About this task => Once you have located the line containing "ha_1 -> a2111o_1" in the material below, return it exactly along with each line after it through the line containing "die_w_um = 86.01".

------------------------------

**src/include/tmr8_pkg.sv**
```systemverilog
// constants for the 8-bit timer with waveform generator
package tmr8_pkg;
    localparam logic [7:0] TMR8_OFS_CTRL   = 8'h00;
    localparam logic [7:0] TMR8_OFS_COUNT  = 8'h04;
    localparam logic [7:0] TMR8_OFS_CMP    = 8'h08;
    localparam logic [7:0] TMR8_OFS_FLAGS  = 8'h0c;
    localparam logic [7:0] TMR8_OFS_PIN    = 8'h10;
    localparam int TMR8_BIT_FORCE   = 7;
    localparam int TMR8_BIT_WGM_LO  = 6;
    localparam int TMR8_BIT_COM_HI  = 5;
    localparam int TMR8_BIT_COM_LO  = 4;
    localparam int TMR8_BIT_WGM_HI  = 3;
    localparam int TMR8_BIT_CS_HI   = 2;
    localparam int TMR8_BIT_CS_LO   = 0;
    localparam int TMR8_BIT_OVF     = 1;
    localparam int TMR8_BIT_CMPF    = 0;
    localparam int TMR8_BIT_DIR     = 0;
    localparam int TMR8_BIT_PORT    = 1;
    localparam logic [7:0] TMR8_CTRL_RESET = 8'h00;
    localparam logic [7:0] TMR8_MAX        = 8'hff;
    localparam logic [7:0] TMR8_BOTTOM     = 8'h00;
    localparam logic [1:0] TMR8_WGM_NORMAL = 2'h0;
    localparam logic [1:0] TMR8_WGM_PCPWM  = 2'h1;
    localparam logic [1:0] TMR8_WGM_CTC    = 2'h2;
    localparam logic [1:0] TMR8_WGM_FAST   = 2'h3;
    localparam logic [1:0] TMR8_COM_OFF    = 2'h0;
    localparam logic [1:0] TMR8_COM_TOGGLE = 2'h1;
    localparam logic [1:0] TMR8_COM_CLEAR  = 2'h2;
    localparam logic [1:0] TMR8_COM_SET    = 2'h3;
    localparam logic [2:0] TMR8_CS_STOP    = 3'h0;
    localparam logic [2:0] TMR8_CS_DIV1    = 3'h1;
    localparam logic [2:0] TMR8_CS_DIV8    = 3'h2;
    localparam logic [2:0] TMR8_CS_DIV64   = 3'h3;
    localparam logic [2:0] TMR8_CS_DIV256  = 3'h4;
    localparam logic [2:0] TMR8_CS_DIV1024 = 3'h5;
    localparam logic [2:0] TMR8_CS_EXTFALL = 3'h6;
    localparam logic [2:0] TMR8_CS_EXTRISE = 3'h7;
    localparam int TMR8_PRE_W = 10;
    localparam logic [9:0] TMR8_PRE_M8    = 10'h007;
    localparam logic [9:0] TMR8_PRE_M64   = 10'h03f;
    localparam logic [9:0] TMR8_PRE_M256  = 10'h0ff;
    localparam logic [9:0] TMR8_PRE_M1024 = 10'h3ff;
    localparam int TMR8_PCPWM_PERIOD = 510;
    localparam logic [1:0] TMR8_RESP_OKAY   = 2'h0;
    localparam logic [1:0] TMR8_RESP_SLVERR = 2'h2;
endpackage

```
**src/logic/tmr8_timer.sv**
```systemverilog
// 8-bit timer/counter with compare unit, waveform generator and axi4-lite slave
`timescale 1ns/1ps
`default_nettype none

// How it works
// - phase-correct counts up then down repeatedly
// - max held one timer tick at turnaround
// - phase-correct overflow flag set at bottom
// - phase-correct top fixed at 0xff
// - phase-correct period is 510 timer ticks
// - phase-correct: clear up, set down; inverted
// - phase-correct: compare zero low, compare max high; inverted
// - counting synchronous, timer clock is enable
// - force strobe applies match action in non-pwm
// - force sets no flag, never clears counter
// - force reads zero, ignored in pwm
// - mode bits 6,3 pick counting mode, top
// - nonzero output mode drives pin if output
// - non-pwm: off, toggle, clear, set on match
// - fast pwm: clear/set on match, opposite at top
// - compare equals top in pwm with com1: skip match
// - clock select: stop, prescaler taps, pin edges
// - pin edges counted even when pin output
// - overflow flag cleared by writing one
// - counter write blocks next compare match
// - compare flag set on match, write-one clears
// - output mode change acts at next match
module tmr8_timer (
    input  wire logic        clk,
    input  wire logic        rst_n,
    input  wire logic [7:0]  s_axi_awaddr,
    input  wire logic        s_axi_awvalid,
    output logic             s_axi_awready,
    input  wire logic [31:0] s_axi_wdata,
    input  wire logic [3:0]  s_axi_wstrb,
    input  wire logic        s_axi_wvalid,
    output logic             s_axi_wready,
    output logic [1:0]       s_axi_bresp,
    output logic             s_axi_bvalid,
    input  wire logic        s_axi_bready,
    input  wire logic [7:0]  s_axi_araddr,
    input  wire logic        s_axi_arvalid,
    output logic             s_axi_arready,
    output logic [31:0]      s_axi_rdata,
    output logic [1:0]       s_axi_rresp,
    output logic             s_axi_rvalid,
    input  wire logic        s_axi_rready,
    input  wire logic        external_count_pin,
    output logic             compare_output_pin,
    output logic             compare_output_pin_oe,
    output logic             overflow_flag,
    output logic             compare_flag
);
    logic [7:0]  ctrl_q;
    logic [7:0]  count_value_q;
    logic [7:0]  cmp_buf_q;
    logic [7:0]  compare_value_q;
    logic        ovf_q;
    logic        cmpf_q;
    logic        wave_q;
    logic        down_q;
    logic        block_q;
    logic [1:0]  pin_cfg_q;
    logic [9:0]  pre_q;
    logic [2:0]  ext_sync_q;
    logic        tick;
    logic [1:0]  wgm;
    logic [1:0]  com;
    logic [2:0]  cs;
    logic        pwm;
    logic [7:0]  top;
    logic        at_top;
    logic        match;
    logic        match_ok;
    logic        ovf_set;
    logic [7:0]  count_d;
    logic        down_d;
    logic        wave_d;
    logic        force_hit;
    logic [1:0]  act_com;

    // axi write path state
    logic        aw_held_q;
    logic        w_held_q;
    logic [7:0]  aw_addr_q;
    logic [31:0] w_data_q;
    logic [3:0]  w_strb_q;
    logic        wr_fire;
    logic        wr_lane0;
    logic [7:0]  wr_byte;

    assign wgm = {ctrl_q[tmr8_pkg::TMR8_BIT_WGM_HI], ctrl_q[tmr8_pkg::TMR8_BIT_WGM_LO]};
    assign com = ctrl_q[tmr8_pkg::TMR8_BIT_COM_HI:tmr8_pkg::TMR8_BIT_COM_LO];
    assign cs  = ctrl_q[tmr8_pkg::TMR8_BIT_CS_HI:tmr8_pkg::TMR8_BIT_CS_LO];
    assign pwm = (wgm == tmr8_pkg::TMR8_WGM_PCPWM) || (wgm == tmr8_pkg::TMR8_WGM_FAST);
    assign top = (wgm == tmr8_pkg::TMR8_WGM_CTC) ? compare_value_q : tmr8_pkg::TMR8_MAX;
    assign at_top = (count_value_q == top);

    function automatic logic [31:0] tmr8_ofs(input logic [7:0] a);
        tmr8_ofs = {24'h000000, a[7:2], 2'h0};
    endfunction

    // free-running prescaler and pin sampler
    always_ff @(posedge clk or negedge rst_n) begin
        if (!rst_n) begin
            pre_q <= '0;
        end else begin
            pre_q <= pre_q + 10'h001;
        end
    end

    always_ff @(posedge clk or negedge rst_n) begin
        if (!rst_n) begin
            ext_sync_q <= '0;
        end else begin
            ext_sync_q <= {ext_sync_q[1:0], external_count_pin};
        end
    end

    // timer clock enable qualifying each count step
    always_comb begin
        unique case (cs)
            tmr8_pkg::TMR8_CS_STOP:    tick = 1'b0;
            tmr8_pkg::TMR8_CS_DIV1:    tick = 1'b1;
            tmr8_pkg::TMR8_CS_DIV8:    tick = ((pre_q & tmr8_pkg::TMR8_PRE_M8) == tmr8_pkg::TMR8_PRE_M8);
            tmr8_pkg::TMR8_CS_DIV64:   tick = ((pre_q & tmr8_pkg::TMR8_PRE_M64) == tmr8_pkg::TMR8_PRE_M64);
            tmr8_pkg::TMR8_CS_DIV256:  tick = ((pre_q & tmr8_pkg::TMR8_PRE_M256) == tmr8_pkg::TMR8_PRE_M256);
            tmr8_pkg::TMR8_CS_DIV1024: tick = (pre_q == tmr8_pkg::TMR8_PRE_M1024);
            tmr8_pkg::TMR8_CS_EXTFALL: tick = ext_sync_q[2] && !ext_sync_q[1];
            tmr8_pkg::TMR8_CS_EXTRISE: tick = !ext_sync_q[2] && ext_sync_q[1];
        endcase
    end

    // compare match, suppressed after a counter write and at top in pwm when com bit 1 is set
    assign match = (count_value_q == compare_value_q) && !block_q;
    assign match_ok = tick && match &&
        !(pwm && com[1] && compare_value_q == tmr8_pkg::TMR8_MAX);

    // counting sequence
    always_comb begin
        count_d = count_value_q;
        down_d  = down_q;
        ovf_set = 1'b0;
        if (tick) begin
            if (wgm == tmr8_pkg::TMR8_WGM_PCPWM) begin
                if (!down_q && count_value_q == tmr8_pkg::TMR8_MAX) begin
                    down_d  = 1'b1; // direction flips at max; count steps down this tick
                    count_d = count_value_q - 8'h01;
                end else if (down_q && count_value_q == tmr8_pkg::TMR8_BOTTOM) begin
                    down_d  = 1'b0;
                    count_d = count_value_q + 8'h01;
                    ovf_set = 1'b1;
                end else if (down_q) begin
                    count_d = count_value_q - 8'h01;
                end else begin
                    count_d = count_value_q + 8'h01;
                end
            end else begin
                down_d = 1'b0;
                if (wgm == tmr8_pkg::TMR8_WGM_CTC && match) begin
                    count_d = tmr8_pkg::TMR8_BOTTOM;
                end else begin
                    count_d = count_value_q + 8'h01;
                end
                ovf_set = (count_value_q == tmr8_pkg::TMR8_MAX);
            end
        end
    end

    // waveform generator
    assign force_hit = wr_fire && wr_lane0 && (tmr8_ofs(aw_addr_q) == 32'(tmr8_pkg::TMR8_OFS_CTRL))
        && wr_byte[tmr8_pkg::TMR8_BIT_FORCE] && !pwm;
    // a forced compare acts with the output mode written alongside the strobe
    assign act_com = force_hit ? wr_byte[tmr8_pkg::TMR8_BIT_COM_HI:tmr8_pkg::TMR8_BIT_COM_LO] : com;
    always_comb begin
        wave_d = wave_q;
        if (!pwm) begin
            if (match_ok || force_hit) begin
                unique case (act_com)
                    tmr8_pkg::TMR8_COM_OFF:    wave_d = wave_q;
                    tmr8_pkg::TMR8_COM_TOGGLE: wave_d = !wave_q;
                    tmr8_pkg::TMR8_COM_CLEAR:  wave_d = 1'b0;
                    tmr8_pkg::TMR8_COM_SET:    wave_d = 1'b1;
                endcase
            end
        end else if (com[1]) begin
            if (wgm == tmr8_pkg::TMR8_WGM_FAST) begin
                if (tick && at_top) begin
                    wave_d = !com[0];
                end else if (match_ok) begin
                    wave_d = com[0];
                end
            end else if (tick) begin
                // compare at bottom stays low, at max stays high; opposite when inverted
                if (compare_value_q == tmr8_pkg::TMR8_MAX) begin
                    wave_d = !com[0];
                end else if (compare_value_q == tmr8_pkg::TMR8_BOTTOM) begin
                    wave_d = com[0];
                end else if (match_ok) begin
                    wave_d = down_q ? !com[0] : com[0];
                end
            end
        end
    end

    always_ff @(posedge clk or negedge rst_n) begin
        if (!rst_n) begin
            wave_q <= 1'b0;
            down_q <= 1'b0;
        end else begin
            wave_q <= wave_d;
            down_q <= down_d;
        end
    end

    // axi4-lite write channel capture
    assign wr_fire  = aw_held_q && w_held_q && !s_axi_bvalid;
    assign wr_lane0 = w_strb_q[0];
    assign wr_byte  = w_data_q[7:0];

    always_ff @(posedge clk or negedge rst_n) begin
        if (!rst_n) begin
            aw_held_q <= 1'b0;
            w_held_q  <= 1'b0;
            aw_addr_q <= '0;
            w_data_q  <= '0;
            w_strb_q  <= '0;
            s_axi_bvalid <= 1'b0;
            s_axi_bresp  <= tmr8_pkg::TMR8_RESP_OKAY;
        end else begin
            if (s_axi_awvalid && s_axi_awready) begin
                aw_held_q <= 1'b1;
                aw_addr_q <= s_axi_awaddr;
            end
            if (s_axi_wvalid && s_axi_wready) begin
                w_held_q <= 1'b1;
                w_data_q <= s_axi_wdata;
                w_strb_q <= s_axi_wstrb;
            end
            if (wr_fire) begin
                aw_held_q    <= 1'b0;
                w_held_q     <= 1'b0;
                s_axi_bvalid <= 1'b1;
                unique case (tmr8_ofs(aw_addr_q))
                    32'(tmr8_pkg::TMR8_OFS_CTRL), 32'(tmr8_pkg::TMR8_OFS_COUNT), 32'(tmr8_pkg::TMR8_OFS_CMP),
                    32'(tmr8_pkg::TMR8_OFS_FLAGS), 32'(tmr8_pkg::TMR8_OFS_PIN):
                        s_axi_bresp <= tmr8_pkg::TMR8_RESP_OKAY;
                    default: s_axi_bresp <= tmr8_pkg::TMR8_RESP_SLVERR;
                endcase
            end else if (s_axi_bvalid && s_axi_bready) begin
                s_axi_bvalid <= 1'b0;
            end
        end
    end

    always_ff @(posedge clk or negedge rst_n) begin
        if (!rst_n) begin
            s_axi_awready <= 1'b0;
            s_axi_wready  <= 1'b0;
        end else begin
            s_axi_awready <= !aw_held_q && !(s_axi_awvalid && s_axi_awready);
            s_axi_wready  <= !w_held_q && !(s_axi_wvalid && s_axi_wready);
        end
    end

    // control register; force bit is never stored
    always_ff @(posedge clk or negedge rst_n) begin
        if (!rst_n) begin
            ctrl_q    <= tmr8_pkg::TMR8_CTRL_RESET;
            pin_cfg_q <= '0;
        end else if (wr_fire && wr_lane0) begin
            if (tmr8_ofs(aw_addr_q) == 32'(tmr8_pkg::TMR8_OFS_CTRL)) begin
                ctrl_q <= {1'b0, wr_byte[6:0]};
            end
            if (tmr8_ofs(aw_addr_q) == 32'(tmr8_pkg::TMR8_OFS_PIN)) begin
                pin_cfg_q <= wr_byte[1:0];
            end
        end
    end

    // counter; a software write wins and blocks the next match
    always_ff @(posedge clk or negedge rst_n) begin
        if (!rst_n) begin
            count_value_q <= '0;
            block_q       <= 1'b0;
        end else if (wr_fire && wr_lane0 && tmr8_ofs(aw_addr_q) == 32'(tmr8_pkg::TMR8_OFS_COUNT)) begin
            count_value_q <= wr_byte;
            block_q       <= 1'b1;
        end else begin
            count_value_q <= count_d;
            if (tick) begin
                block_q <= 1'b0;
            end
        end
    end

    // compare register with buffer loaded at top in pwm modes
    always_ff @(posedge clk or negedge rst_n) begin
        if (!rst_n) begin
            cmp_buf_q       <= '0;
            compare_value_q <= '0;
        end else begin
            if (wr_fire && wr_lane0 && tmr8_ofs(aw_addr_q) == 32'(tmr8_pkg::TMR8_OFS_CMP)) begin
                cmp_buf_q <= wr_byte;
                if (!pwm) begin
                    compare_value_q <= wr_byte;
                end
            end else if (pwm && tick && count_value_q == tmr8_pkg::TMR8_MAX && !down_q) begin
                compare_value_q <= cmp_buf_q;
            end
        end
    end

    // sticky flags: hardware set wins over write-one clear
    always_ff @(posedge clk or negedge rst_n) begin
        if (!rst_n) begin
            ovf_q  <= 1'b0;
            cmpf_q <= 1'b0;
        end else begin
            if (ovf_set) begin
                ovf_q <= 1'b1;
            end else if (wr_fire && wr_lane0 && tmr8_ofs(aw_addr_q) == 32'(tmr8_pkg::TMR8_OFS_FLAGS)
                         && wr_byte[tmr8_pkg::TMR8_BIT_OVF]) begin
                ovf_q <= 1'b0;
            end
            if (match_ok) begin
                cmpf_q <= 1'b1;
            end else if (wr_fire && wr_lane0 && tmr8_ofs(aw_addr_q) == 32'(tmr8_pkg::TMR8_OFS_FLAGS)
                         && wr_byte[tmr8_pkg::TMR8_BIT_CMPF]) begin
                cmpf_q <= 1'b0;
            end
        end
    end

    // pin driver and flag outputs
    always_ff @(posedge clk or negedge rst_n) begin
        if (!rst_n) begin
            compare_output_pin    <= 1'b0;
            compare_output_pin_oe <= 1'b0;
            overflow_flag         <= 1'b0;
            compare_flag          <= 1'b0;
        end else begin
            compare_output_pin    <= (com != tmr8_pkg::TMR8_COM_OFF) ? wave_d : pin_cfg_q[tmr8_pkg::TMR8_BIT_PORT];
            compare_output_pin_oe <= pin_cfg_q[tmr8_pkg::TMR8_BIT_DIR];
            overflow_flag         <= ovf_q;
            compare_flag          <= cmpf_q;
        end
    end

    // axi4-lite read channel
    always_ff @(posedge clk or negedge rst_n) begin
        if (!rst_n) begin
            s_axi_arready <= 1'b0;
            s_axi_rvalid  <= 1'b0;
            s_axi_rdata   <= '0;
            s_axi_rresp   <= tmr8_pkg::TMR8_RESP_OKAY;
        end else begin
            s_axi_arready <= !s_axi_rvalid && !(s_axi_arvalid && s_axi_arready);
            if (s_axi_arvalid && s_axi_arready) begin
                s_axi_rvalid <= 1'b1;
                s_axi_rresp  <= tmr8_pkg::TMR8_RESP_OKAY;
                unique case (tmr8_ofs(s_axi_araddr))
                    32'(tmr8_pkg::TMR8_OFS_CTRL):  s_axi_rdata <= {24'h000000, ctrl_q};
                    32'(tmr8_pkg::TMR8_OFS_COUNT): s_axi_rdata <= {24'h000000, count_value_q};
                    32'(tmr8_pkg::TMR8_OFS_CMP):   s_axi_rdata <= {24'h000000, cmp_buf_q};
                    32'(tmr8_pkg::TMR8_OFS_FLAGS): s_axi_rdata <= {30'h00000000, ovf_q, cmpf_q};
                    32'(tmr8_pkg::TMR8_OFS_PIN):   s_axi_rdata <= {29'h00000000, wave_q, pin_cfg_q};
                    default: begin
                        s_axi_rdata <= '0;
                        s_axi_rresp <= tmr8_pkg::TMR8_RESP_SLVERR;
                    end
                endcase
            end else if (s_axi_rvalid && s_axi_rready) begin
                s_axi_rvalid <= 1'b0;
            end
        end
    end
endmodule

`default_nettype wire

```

------------------------------

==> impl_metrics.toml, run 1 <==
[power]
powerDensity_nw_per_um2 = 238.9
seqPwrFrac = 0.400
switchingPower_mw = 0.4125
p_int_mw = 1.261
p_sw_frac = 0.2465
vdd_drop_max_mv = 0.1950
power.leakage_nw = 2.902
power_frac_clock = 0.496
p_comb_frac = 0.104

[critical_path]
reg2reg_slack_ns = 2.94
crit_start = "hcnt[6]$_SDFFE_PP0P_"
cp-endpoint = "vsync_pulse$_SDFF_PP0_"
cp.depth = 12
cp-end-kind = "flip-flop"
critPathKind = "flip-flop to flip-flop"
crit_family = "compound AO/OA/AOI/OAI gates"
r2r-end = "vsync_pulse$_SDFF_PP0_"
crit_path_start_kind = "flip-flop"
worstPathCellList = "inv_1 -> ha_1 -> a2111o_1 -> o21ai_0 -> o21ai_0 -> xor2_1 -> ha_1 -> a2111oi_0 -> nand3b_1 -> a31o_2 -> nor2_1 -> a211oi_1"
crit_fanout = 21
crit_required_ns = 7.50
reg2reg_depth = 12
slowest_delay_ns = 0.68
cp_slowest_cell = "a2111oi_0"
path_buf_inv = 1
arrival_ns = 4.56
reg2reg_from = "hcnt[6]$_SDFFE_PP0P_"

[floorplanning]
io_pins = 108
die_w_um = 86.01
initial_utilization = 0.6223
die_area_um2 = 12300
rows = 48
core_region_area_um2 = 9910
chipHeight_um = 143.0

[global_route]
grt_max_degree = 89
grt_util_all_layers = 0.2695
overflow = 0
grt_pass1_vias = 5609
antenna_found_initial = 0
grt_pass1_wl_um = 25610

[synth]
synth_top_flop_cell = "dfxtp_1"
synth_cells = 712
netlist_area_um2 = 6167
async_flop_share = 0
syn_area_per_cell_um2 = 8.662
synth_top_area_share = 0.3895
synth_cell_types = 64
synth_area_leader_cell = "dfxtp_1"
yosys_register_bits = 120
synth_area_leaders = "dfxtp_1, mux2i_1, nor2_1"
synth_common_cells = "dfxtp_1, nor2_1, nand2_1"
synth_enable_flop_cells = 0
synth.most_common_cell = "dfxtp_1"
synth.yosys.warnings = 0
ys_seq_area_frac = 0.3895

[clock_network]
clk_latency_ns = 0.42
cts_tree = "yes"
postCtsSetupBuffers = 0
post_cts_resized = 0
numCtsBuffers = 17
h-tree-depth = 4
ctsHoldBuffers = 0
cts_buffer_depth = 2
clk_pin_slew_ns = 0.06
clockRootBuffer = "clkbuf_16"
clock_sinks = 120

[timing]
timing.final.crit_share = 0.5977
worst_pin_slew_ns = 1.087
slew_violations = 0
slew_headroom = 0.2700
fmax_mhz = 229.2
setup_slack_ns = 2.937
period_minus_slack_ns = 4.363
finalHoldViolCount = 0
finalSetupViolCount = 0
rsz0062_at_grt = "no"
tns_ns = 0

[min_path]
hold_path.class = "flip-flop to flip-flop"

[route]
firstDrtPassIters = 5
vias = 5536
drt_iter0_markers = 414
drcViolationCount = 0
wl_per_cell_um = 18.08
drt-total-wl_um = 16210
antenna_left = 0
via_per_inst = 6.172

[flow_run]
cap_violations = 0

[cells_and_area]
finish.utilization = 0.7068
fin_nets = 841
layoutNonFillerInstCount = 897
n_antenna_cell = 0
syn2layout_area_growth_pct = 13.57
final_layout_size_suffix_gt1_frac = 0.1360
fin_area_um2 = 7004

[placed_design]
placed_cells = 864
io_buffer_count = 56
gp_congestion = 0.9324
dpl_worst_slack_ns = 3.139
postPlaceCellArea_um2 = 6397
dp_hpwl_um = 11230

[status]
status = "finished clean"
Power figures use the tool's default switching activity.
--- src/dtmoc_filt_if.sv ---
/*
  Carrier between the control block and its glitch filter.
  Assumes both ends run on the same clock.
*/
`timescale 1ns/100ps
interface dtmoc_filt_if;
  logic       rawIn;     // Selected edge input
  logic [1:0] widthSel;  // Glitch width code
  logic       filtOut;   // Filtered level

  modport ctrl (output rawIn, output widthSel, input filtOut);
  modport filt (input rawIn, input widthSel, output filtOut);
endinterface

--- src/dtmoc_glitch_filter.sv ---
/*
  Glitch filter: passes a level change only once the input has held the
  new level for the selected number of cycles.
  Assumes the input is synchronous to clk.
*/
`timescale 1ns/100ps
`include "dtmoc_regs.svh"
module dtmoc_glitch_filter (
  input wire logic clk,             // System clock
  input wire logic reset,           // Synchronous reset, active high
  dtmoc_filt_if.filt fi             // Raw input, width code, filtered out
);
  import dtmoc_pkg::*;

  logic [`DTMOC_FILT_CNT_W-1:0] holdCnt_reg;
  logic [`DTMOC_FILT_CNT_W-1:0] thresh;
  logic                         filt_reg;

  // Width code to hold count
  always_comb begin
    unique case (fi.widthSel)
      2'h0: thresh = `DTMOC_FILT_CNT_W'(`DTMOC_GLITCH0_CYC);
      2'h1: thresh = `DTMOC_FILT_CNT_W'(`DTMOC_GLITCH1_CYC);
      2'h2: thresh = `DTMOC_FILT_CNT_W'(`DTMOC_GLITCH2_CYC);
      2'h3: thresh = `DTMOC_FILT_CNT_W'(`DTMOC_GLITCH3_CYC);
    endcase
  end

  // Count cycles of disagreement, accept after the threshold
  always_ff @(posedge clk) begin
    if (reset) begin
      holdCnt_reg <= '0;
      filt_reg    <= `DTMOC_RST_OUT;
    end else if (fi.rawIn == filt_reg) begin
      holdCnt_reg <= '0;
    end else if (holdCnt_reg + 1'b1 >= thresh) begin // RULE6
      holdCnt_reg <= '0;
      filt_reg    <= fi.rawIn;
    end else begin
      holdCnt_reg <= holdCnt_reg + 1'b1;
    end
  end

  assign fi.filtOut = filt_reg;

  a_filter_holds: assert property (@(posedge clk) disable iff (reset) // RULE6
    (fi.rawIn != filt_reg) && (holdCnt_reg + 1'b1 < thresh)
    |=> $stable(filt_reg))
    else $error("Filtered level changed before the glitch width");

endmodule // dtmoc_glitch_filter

------------------------------

Reply =>
worstPathCellList = "inv_1 -> ha_1 -> a2111o_1 -> o21ai_0 -> o21ai_0 -> xor2_1 -> ha_1 -> a2111oi_0 -> nand3b_1 -> a31o_2 -> nor2_1 -> a211oi_1"
crit_fanout = 21
crit_required_ns = 7.50
reg2reg_depth = 12
slowest_delay_ns = 0.68
cp_slowest_cell = "a2111oi_0"
path_buf_inv = 1
arrival_ns = 4.56
reg2reg_from = "hcnt[6]$_SDFFE_PP0P_"

[floorplanning]
io_pins = 108
die_w_um = 86.01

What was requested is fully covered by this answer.